BEGIN Listed entries
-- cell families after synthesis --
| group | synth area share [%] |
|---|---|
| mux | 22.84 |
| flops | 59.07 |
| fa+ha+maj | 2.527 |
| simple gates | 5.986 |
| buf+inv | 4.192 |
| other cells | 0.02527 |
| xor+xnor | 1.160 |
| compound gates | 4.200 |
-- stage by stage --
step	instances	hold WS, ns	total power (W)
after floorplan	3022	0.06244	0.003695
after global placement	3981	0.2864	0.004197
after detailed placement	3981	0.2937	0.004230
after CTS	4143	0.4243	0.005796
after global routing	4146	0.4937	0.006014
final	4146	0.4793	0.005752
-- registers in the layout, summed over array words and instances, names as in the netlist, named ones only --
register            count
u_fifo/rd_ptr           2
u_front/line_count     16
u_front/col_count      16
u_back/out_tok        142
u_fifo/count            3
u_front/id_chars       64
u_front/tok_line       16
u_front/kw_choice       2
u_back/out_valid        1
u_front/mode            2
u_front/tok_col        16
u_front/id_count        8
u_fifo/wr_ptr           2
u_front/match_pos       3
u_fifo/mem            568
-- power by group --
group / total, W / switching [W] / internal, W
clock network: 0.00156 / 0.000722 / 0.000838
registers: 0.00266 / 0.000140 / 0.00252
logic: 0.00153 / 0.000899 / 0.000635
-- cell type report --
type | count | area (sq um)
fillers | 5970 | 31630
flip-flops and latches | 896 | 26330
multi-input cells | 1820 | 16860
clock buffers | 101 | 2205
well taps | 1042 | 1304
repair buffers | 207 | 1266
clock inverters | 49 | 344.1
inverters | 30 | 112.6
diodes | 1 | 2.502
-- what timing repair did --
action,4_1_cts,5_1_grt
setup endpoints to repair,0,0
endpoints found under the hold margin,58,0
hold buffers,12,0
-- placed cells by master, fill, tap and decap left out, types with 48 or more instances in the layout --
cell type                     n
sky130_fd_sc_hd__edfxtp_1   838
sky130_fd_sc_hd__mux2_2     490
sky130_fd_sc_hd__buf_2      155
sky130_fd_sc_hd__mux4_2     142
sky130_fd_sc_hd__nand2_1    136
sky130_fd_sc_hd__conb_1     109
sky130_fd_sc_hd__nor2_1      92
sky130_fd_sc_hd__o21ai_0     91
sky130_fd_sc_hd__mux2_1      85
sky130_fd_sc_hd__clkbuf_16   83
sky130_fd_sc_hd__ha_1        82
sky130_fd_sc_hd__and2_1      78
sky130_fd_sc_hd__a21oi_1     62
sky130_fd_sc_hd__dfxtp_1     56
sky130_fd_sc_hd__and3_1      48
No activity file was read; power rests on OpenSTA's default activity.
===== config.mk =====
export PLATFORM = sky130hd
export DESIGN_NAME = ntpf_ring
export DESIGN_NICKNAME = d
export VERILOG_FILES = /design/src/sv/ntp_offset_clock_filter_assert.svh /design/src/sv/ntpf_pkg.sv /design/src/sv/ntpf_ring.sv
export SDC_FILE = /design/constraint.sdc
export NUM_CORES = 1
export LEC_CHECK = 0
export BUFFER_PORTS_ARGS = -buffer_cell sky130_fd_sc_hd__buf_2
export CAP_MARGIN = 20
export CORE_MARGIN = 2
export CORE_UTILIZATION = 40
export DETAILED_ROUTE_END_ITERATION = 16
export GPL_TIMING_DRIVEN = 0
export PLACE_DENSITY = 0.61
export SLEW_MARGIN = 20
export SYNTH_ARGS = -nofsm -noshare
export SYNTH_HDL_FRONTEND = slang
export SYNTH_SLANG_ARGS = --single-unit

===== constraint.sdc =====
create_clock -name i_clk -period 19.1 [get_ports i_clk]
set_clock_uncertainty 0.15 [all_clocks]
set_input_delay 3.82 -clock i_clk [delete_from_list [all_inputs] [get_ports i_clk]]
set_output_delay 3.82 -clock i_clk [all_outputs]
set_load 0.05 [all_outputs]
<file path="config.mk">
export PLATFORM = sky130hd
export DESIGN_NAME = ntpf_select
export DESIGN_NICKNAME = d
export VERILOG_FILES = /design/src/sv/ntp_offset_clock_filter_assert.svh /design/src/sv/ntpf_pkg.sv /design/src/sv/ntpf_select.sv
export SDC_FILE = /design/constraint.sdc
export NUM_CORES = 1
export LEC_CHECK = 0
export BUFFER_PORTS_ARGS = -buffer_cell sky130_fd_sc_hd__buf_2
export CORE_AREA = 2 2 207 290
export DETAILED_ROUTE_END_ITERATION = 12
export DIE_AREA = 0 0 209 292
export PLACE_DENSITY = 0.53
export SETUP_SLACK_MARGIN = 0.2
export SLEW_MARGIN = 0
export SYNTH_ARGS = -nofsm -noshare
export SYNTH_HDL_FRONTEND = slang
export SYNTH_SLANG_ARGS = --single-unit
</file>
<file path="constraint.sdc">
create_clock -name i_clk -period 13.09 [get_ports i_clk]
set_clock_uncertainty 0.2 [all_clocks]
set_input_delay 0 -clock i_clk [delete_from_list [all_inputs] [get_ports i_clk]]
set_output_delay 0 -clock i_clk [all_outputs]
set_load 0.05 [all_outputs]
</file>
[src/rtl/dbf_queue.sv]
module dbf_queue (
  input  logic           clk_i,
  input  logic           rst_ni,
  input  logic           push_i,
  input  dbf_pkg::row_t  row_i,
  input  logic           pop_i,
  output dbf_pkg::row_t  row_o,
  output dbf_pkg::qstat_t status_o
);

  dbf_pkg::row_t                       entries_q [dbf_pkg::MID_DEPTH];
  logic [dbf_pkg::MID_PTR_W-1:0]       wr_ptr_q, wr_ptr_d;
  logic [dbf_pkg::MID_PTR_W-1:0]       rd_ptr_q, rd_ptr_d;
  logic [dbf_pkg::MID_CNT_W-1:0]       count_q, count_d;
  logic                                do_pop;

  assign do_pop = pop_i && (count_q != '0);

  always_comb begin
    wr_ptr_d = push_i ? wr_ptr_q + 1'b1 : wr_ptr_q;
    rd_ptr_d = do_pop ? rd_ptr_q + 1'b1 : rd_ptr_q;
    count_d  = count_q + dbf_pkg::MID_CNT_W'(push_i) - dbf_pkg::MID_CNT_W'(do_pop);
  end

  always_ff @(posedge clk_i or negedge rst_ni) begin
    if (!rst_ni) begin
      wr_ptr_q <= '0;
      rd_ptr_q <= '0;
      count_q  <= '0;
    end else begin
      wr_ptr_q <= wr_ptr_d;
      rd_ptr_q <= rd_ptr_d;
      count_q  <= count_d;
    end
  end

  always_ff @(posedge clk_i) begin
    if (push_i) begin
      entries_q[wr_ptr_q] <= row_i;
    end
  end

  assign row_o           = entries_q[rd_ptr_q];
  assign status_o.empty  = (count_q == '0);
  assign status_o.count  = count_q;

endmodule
END Listed entries
* How to complete this task
Starting with the first line of the data above, copy each line exactly until you reach the line with "-- what timing"; include that line as well.

* Answer for the task
-- cell families after synthesis --
| group | synth area share [%] |
|---|---|
| mux | 22.84 |
| flops | 59.07 |
| fa+ha+maj | 2.527 |
| simple gates | 5.986 |
| buf+inv | 4.192 |
| other cells | 0.02527 |
| xor+xnor | 1.160 |
| compound gates | 4.200 |
-- stage by stage --
step	instances	hold WS, ns	total power (W)
after floorplan	3022	0.06244	0.003695
after global placement	3981	0.2864	0.004197
after detailed placement	3981	0.2937	0.004230
after CTS	4143	0.4243	0.005796
after global routing	4146	0.4937	0.006014
final	4146	0.4793	0.005752
-- registers in the layout, summed over array words and instances, names as in the netlist, named ones only --
register            count
u_fifo/rd_ptr           2
u_front/line_count     16
u_front/col_count      16
u_back/out_tok        142
u_fifo/count            3
u_front/id_chars       64
u_front/tok_line       16
u_front/kw_choice       2
u_back/out_valid        1
u_front/mode            2
u_front/tok_col        16
u_front/id_count        8
u_fifo/wr_ptr           2
u_front/match_pos       3
u_fifo/mem            568
-- power by group --
group / total, W / switching [W] / internal, W
clock network: 0.00156 / 0.000722 / 0.000838
registers: 0.00266 / 0.000140 / 0.00252
logic: 0.00153 / 0.000899 / 0.000635
-- cell type report --
type | count | area (sq um)
fillers | 5970 | 31630
flip-flops and latches | 896 | 26330
multi-input cells | 1820 | 16860
clock buffers | 101 | 2205
well taps | 1042 | 1304
repair buffers | 207 | 1266
clock inverters | 49 | 344.1
inverters | 30 | 112.6
diodes | 1 | 2.502
-- what timing repair did --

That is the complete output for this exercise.